Zebercet is drieëndertig en baat in een niet nader genoemde provincieplaats in het zuidwesten van Turkije een gammel hotel met amper negen kamers uit. Het aftands gebouw behoorde ooit toe aan zijn aan lager wal geraakte grootvader. Het bed waarin hij werd geboren staat nog steeds in een van de kamers. Zijn schimmig cliënteel bestaat uit landbouwers, militairen, marktkramers, rondreizende acteurs, veetelers, studenten, prostituees en minnaars-voor-één-nacht. Zebercet is vervreemd van de kleine stadsgemeenschap en heeft geen vrienden. Hij verlaat nauwelijks het hotel, een schuiloord waar hij zich veilig voelt. Hij teert op routine: elke dag staat hij op om zes uur ’s morgens, om zeven uur drinkt hij thee met één suikerklontje, gaat om de vier weken naar de kapper, om de zes maanden naar het badhuis en botviert bijna dagelijks zijn lusten op de dienstmeid Zeynep, die sinds haar zeventiende na een mislukt verstandshuwelijk bij hem inwoont.
 
Zebercets monotoon bestaan wordt abrupt doorprikt wanneer een knappe vrouw — ‘de vrouw die met de vertraagde trein uit Ankara was gekomen’ — voor één nacht zijn gaste is. Hoewel haar verblijf kort is en ze nauwelijks contact heeft met Zebercet, raakt hij door haar geobsedeerd. Wanneer ze de volgende ochtend vertrekt, vertelt ze hem dat ze familie op het platteland gaat bezoeken en over een week zal terugkomen om in het hotel te overnachten. Het boek start drie dagen na haar vertrek. Om er bij haar terugkeer piekfijn uit te zien, scheert Zebercet zijn snor af en koopt hij nieuwe kleren. De kamer waarin zij sliep weigert hij nog te verhuren. Sterker nog, hij maakt er een soort schrijn van: hij gaat er slapen, ververst de lakens niet, minnekoost de trui en handdoek die ze achterliet, masturbeert er en fantaseert over een lichamelijke vereniging met de vrouw. De sfeer wordt steeds beklemmender en dreigender. De afdaling naar de totale zinsverbijstering is ingezet.
 
Na een week is de vrouw niet terug, maanden later evenmin. Zebercets irrationele obsessie neemt de overhand. Wanneer hij het kopje waaruit de vrouw haar thee dronk per ongeluk breekt, gaat hij door de rooie. Hij pleegt een moord en heeft brandend van gewetenswroeging een soort visioen waarin hij terechtgesteld wordt voor het doden van de kat die in het hotel woont. Hij sluit voor onbepaalde tijd het hotel en trekt er op uit, tegen al zijn gewoontes in. Bij een hanengevecht maakt hij kennis met een jongeman die hem meelokt naar de bioscoop. Daar ontstaat een flirtpartij, maar Zebercet panikeert en druipt af naar het hotel. De lezer zit vanaf dan midden in Zebercets duizelingwekkende koortsdroom, die onafwendbaar afstevent op een dramatisch einde.

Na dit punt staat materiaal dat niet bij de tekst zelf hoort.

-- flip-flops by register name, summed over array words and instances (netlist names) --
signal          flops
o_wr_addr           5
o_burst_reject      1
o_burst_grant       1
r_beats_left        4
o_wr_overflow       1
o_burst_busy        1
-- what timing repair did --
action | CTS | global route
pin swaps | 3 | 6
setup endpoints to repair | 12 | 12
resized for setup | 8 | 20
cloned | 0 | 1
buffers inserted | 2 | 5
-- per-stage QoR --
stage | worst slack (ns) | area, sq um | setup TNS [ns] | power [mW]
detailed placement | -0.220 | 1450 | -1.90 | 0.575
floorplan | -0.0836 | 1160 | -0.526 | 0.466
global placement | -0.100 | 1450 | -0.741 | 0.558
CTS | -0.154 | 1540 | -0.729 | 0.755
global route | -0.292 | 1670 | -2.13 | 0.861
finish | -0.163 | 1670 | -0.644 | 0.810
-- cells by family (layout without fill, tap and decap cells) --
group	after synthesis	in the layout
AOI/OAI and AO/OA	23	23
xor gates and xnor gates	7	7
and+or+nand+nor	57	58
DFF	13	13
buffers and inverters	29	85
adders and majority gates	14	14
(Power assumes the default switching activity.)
### src/rtl/mycpu_axi_pkg.sv
// Shared types and helpers for the sram-like to AXI bridge.
// Holds FSM states, burst/size constants and the byte-strobe decode.
package mycpu_axi_pkg;

  typedef enum logic [2:0] {
    IDLE,
    AR,
    R,
    AW_W,
    B
  } state_e;

  localparam logic [1:0] BURST_INCR = 2'b01;
  localparam logic [1:0] SIZE_WORD  = 2'b10;

  function automatic logic [3:0] wstrb_dec(
    input logic [1:0] size,
    input logic [1:0] off
  );
    logic [3:0] s;
    unique case (size)
      2'b00:   s = 4'b0001 << off;
      2'b01:   s = off[1] ? 4'b1100 : 4'b0011;
      default: s = 4'b1111;
    endcase
    return s;
  endfunction

endpackage

### src/rtl/sram_axi_bridge.sv
// Two sram-like ports (inst, data) onto one AXI master, one
// transaction in flight; the data port wins simultaneous requests.
import mycpu_axi_pkg::*;

module sram_axi_bridge #(
  parameter logic [3:0] ID_INST = 4'd0,
  parameter logic [3:0] ID_DATA = 4'd1
) (
  input  logic        clk,
  input  logic        rst,
  input  logic        inst_req,
  input  logic        inst_wr,
  input  logic [1:0]  inst_size,
  input  logic [31:0] inst_addr,
  input  logic [31:0] inst_wdata,
  output logic [31:0] inst_rdata,
  output logic        inst_addr_ok,
  output logic        inst_data_ok,
  input  logic        data_req,
  input  logic        data_wr,
  input  logic [1:0]  data_size,
  input  logic [31:0] data_addr,
  input  logic [31:0] data_wdata,
  output logic [31:0] data_rdata,
  output logic        data_addr_ok,
  output logic        data_ok,
  output logic [3:0]  arid,
  output logic [31:0] araddr,
  output logic [7:0]  arlen,
  output logic [2:0]  arsize,
  output logic [1:0]  arburst,
  output logic        arvalid,
  input  logic        arready,
  input  logic [3:0]  rid,
  input  logic [31:0] rdata,
  input  logic [1:0]  rresp,
  input  logic        rlast,
  input  logic        rvalid,
  output logic        rready,
  output logic [3:0]  awid,
  output logic [31:0] awaddr,
  output logic [7:0]  awlen,
  output logic [2:0]  awsize,
  output logic [1:0]  awburst,
  output logic        awvalid,
  input  logic        awready,
  output logic [3:0]  wid,
  output logic [31:0] wdata,
  output logic [3:0]  wstrb,
  output logic        wlast,
  output logic        wvalid,
  input  logic        wready,
  input  logic [3:0]  bid,
  input  logic [1:0]  bresp,
  input  logic        bvalid,
  output logic        bready
);

  state_e      state_q, state_d;
  logic        wr_q, wr_d;
  logic [1:0]  size_q, size_d;
  logic [31:0] addr_q, addr_d;
  logic [31:0] wdata_q, wdata_d;
  logic        src_q, src_d;
  logic        aw_done_q, aw_done_d;
  logic        w_done_q, w_done_d;
  logic [3:0]  id;
  logic [2:0]  axsize;

  // Response IDs and error codes carry nothing this bridge acts on.
  logic unused_resp;
  assign unused_resp = ^{rid, rresp, bid, bresp, wr_q};

  always_ff @(posedge clk) begin
    if (rst) begin
      state_q   <= IDLE;
      wr_q      <= 1'b0;
      size_q    <= 2'b00;
      addr_q    <= 32'd0;
      wdata_q   <= 32'd0;
      src_q     <= 1'b0;
      aw_done_q <= 1'b0;
      w_done_q  <= 1'b0;
    end else begin
      state_q   <= state_d;
      wr_q      <= wr_d;
      size_q    <= size_d;
      addr_q    <= addr_d;
      wdata_q   <= wdata_d;
      src_q     <= src_d;
      aw_done_q <= aw_done_d;
      w_done_q  <= w_done_d;
    end
  end

  always_comb begin
    state_d      = state_q;
    wr_d         = wr_q;
    size_d       = size_q;
    addr_d       = addr_q;
    wdata_d      = wdata_q;
    src_d        = src_q;
    aw_done_d    = aw_done_q;
    w_done_d     = w_done_q;
    data_addr_ok = 1'b0;
    inst_addr_ok = 1'b0;
    data_ok      = 1'b0;
    inst_data_ok = 1'b0;
    arvalid      = 1'b0;
    rready       = 1'b0;
    awvalid      = 1'b0;
    wvalid       = 1'b0;
    bready       = 1'b0;
    if (!rst) begin
      unique case (state_q)
        IDLE: begin
          data_addr_ok = data_req;
          inst_addr_ok = inst_req & ~data_req;
          if (data_req | inst_req) begin
            src_d   = data_req;
            wr_d    = data_req ? data_wr    : inst_wr;
            size_d  = data_req ? data_size  : inst_size;
            addr_d  = data_req ? data_addr  : inst_addr;
            wdata_d = data_req ? data_wdata : inst_wdata;
            state_d = wr_d ? AW_W : AR;
          end
        end
        AR: begin
          arvalid = 1'b1;
          if (arready) state_d = R;
        end
        R: begin
          rready = 1'b1;
          if (rvalid & rlast) begin
            data_ok      = src_q;
            inst_data_ok = ~src_q;
            state_d      = IDLE;
          end
        end
        AW_W: begin
          awvalid   = ~aw_done_q;
          wvalid    = ~w_done_q;
          aw_done_d = aw_done_q | (awvalid & awready);
          w_done_d  = w_done_q | (wvalid & wready);
          if (aw_done_d & w_done_d) begin
            aw_done_d = 1'b0;
            w_done_d  = 1'b0;
            state_d   = B;
          end
        end
        B: begin
          bready = 1'b1;
          if (bvalid) begin
            data_ok      = src_q;
            inst_data_ok = ~src_q;
            state_d      = IDLE;
          end
        end
        default: state_d = IDLE;
      endcase
    end
  end

  assign id     = src_q ? ID_DATA : ID_INST;
  // Size 3 has no sram-like meaning; treat it as a full word.
  assign axsize = {1'b0, (size_q == 2'b11) ? SIZE_WORD : size_q};

  assign arid    = id;
  assign araddr  = addr_q;
  assign arlen   = 8'd0;
  assign arsize  = axsize;
  assign arburst = BURST_INCR;

  assign awid    = id;
  assign awaddr  = addr_q;
  assign awlen   = 8'd0;
  assign awsize  = axsize;
  assign awburst = BURST_INCR;

  assign wid   = id;
  assign wdata = wdata_q;
  assign wstrb = wstrb_dec(size_q, addr_q[1:0]);
  assign wlast = 1'b1;

  assign inst_rdata = rdata;
  assign data_rdata = rdata;

endmodule
--- src/rtl/menu_pkg.sv ---
// Shared types, default colours and geometry helper for the configurable
// menu overlay / selection controller.
package menu_pkg;

  typedef enum logic [1:0] {
    ST_IDLE    = 2'd0,
    ST_PRESSED = 2'd1,
    ST_LOCKED  = 2'd2
  } menu_state_e;

  localparam logic [11:0] DEF_BORDER_RGB = 12'hFFF;
  localparam logic [11:0] DEF_HOVER_RGB  = 12'h0A0;
  localparam logic [11:0] DEF_PRESS_RGB  = 12'hA00;

  // Items are stacked with a fixed pitch of height plus gap.
  function automatic logic [11:0] item_top_y(input int k, input int y0, input int h, input int gap);
    return 12'(y0 + k * (h + gap));
  endfunction

endpackage
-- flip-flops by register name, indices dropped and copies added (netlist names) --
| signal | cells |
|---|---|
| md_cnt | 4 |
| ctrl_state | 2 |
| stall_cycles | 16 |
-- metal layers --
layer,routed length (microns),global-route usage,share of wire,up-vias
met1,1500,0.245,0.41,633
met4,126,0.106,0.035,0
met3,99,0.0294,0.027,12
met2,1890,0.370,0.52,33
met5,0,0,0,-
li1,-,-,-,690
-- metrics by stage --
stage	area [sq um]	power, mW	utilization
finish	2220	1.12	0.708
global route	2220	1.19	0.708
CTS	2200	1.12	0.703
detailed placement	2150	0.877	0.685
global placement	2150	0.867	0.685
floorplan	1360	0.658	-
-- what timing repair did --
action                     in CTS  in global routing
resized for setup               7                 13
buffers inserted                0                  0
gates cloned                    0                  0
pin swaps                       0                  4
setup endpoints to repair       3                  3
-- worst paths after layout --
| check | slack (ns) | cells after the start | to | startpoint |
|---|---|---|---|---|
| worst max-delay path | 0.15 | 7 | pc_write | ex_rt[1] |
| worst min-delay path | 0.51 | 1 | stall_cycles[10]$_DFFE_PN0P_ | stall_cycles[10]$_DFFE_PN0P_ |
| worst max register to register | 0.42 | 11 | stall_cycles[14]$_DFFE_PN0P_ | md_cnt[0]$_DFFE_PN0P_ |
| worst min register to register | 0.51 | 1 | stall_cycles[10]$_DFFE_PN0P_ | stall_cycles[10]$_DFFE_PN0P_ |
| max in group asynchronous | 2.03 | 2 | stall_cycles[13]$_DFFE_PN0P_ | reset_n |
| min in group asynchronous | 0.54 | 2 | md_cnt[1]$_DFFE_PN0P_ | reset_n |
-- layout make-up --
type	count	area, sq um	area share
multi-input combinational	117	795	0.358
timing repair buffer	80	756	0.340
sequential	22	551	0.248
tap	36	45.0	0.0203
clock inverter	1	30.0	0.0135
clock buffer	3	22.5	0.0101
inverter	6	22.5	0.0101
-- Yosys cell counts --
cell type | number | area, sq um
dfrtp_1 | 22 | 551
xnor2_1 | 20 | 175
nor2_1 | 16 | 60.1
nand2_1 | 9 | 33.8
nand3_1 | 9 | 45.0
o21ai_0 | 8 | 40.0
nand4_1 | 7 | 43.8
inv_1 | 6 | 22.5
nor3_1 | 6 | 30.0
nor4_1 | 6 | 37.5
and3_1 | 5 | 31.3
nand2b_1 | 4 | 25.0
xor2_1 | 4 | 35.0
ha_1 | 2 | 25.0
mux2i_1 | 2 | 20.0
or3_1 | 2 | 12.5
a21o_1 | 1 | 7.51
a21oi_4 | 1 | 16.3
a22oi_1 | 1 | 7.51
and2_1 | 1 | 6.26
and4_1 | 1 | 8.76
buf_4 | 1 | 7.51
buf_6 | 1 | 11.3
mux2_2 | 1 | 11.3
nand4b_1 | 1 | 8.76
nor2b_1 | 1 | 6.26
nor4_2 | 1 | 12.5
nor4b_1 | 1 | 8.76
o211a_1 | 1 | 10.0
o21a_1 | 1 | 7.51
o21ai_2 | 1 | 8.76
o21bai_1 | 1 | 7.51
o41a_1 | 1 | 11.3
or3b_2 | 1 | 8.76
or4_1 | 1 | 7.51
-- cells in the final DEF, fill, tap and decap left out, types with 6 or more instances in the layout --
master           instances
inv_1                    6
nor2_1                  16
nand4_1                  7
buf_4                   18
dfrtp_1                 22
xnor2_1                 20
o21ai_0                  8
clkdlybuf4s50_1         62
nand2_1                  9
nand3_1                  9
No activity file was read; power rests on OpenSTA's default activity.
File: src/rtl/fifo_arb_pkg.sv
// Shared types and constants for the FIFO arbiter/controller slice.
package fifo_arb_pkg;

  // Number of requesters sharing the FIFO and their bit positions in request vectors
  localparam int NUM_REQ = 3;
  localparam int REQ_WR0 = 0;
  localparam int REQ_WR1 = 1;
  localparam int REQ_RD  = 2;

  // Controller states: one FIFO operation walks IDLE -> STB -> REL -> DONE
  typedef enum logic [2:0] {
    IDLE  = 3'd0,
    STB   = 3'd1,
    REL   = 3'd2,
    DONE  = 3'd3,
    FLUSH = 3'd4
  } state_t;

  // Which requester owns the operation in flight (also the round-robin pointer)
  typedef enum logic [1:0] {
    G_WR0 = 2'd0,
    G_WR1 = 2'd1,
    G_RD  = 2'd2
  } grant_t;

  // The FIFO status flags are active-low: TRUE means "the condition holds"
  localparam logic TRUE  = 1'b0;
  localparam logic FALSE = 1'b1;

  // Convert a one-hot arbiter grant into the encoded grant
  function automatic grant_t onehot_to_grant(input logic [NUM_REQ-1:0] oh);
    grant_t g;
    g = G_WR0;
    if (oh[REQ_WR1]) g = G_WR1;
    if (oh[REQ_RD])  g = G_RD;
    return g;
  endfunction

  // Requesters that come after 'last' in the wr0 -> wr1 -> rd order (no wrap)
  function automatic logic [NUM_REQ-1:0] after_last(input grant_t last);
    logic [NUM_REQ-1:0] mask;
    case (last)
      G_WR0:   mask = 3'b110;
      G_WR1:   mask = 3'b100;
      default: mask = 3'b000;
    endcase
    return mask;
  endfunction

endpackage

File: src/rtl/fifo_rr_arb3.sv
// Three-way round-robin arbiter: the requester after the last one served wins first.
module fifo_rr_arb3
  import fifo_arb_pkg::*;
(
  input  logic [NUM_REQ-1:0] eligible,
  input  grant_t             last,
  output logic [NUM_REQ-1:0] grant
);

  logic [NUM_REQ-1:0] masked;
  logic [NUM_REQ-1:0] pick_src;

  // Look only past the last winner first; if nobody is there, wrap to the lowest index
  always_comb begin
    masked   = eligible & after_last(last);
    pick_src = (masked != '0) ? masked : eligible;
    grant    = pick_src & (~pick_src + NUM_REQ'(1));
  end

endmodule

File: src/rtl/fifo_arb_ctrl.sv
// Shares one fifo_mxn between two writers and one reader, one operation per 4 cycles.
module fifo_arb_ctrl
  import fifo_arb_pkg::*;
#(
  parameter int dw = 8,
  parameter int aw = 4
)(
  input  logic          clk,
  input  logic          rst,
  input  logic          flush,
  input  logic          wr0_req,
  input  logic [dw-1:0] wr0_dat,
  output logic          wr0_ack,
  input  logic          wr1_req,
  input  logic [dw-1:0] wr1_dat,
  output logic          wr1_ack,
  input  logic          rd_req,
  output logic [dw-1:0] rd_dat,
  output logic          rd_vld,
  output logic          busy,
  output logic          fifo_rst_n,
  output logic          fifo_ien,
  output logic          fifo_oen,
  output logic [dw-1:0] fifo_idat,
  input  logic [dw-1:0] fifo_odat,
  input  logic          fifo_full,
  input  logic          fifo_empty,
  input  logic [aw-1:0] fifo_level
);

  state_t             state, state_nxt;
  grant_t             grant, grant_nxt;
  grant_t             last, last_nxt;
  logic [dw-1:0]      idat_nxt;
  logic               ien_nxt;
  logic               oen_nxt;
  logic [NUM_REQ-1:0] eligible;
  logic [NUM_REQ-1:0] arb_grant;

  // Who may be served right now; the FIFO flags are active-low
  always_comb begin
    eligible          = '0;
    eligible[REQ_WR0] = wr0_req & (fifo_full  == FALSE);
    eligible[REQ_WR1] = wr1_req & (fifo_full  == FALSE);
    eligible[REQ_RD]  = rd_req  & (fifo_empty == FALSE);
  end

  fifo_rr_arb3 u_arb (
    .eligible (eligible),
    .last     (last),
    .grant    (arb_grant)
  );

  // Next state, grant latch and strobe levels; flush overrides everything
  always_comb begin
    state_nxt = state;
    grant_nxt = grant;
    last_nxt  = last;
    idat_nxt  = fifo_idat;
    ien_nxt   = 1'b0;
    oen_nxt   = 1'b0;

    case (state)
      IDLE: begin
        if (arb_grant != '0) begin
          grant_nxt = onehot_to_grant(arb_grant);
          last_nxt  = onehot_to_grant(arb_grant);
          if (arb_grant[REQ_WR1]) begin
            idat_nxt = wr1_dat;
          end else if (arb_grant[REQ_WR0]) begin
            idat_nxt = wr0_dat;
          end
          ien_nxt   = arb_grant[REQ_WR0] | arb_grant[REQ_WR1];
          oen_nxt   = arb_grant[REQ_RD];
          state_nxt = STB;
        end
      end
      STB:     state_nxt = REL;
      REL:     state_nxt = DONE;
      DONE:    state_nxt = IDLE;
      FLUSH:   state_nxt = IDLE;
      default: state_nxt = IDLE;
    endcase

    if (flush) begin
      state_nxt = FLUSH;
      grant_nxt = grant;
      last_nxt  = last;
      idat_nxt  = fifo_idat;
      ien_nxt   = 1'b0;
      oen_nxt   = 1'b0;
    end
  end

  // State, grant, pointer and registered FIFO strobes; wr0 gets first service after reset
  always_ff @(posedge clk) begin
    if (rst) begin
      state     <= IDLE;
      grant     <= G_WR0;
      last      <= G_RD;
      fifo_idat <= '0;
      fifo_ien  <= 1'b0;
      fifo_oen  <= 1'b0;
    end else begin
      state     <= state_nxt;
      grant     <= grant_nxt;
      last      <= last_nxt;
      fifo_idat <= idat_nxt;
      fifo_ien  <= ien_nxt;
      fifo_oen  <= oen_nxt;
    end
  end

  // Completion pulses and FIFO reset; the FIFO has already committed the operation in DONE
  always_comb begin
    busy       = (state != IDLE);
    fifo_rst_n = ~(rst | (state == FLUSH));
    wr0_ack    = (state == DONE) && (grant == G_WR0);
    wr1_ack    = (state == DONE) && (grant == G_WR1);
    rd_vld     = (state == DONE) && (grant == G_RD);
    rd_dat     = rd_vld ? fifo_odat : '0;
  end

  // The level is only watched: an empty FIFO must report zero entries
  assert property (@(posedge clk) disable iff (rst)
                   (fifo_empty == TRUE) |-> (fifo_level == '0));

endmodule

File: config.mk
export PLATFORM = sky130hd
export DESIGN_NAME = fifo_arb_ctrl
export DESIGN_NICKNAME = d
export VERILOG_FILES = /design/src/rtl/fifo_arb_pkg.sv /design/src/rtl/fifo_rr_arb3.sv /design/src/rtl/fifo_arb_ctrl.sv
export SDC_FILE = /design/constraint.sdc
export NUM_CORES = 1
export LEC_CHECK = 0
export CORE_MARGIN = 2
export CORE_UTILIZATION = 38
export DETAILED_ROUTE_END_ITERATION = 8
export PLACE_DENSITY = 0.84
export SYNTH_ARGS = -nofsm -noshare
export SYNTH_HDL_FRONTEND = slang
export SYNTH_HIERARCHICAL = 1
export SYNTH_SLANG_ARGS = --single-unit
File: constraint.sdc
create_clock -name clk -period 5.19 [get_ports clk]
set_clock_uncertainty 0.2 [all_clocks]
set_input_delay 0.519 -clock clk [delete_from_list [all_inputs] [get_ports clk]]
set_output_delay 0.519 -clock clk [all_outputs]
set_load 0.005 [all_outputs]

De verteltrant houdt gelijke tred met Zebercets mentale staat: er flitsen glimpen van een noodlottige familiale ondergang voorbij, wrange fragmenten van geweld, flarden van herinnerde dialogen en oprispingen van onverwerkte seksuele trauma’s. De narratieve draden die de roman samenhouden beginnen langzamerhand te ontrafelen. Het meer traditionele proza maakt mondjesmaat plaats voor een modernistisch getinte stijl, aangejaagd door hitsige streams of consciousness en een ontregelende mengeling van verbeelding, dromen en werkelijkheid.
 
Die beklijvende disruptie bereikt Atılgan aan de hand van talrijke vormelijke experimenten. Zo gebruikt hij in de openingspagina’s ronde, vierkante en punthaken om verschillende niveaus in de verteltijd aan te duiden. Of introduceert hij de diverse plaatsen delict en personages in korte paragrafen waarboven hij koppen in hoofdletters zet. Wanneer de waanzin overheerst laat Atılgan de syntax geleidelijk ontsporen: interpunctie en hoofdletters verdwijnen, het perspectief wijzigt van een alwetende verteller naar een ik-verteller en het aanvankelijk objectief register van de vertelinstantie verandert in een broeierige, verinnerlijkte telegramstijl (en komt in cursief te staan).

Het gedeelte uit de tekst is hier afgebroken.